**What you will do:** Repeat the full listing that follows, word for word.

Segment Start: Entries provided

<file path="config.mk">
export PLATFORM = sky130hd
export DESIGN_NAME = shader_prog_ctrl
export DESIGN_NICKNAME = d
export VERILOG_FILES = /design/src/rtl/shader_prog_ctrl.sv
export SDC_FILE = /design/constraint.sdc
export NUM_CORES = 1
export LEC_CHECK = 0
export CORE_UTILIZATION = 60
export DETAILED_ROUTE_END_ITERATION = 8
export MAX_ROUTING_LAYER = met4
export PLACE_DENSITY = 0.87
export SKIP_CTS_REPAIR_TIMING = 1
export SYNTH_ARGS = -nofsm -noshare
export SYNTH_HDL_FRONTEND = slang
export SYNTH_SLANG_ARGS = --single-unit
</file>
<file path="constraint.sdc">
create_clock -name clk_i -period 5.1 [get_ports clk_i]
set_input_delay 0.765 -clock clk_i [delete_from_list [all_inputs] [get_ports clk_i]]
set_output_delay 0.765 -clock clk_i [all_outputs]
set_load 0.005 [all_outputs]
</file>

Segment End: Entries provided

**Response below:**
<file path="config.mk">
export PLATFORM = sky130hd
export DESIGN_NAME = shader_prog_ctrl
export DESIGN_NICKNAME = d
export VERILOG_FILES = /design/src/rtl/shader_prog_ctrl.sv
export SDC_FILE = /design/constraint.sdc
export NUM_CORES = 1
export LEC_CHECK = 0
export CORE_UTILIZATION = 60
export DETAILED_ROUTE_END_ITERATION = 8
export MAX_ROUTING_LAYER = met4
export PLACE_DENSITY = 0.87
export SKIP_CTS_REPAIR_TIMING = 1
export SYNTH_ARGS = -nofsm -noshare
export SYNTH_HDL_FRONTEND = slang
export SYNTH_SLANG_ARGS = --single-unit
</file>
<file path="constraint.sdc">
create_clock -name clk_i -period 5.1 [get_ports clk_i]
set_input_delay 0.765 -clock clk_i [delete_from_list [all_inputs] [get_ports clk_i]]
set_output_delay 0.765 -clock clk_i [all_outputs]
set_load 0.005 [all_outputs]
</file>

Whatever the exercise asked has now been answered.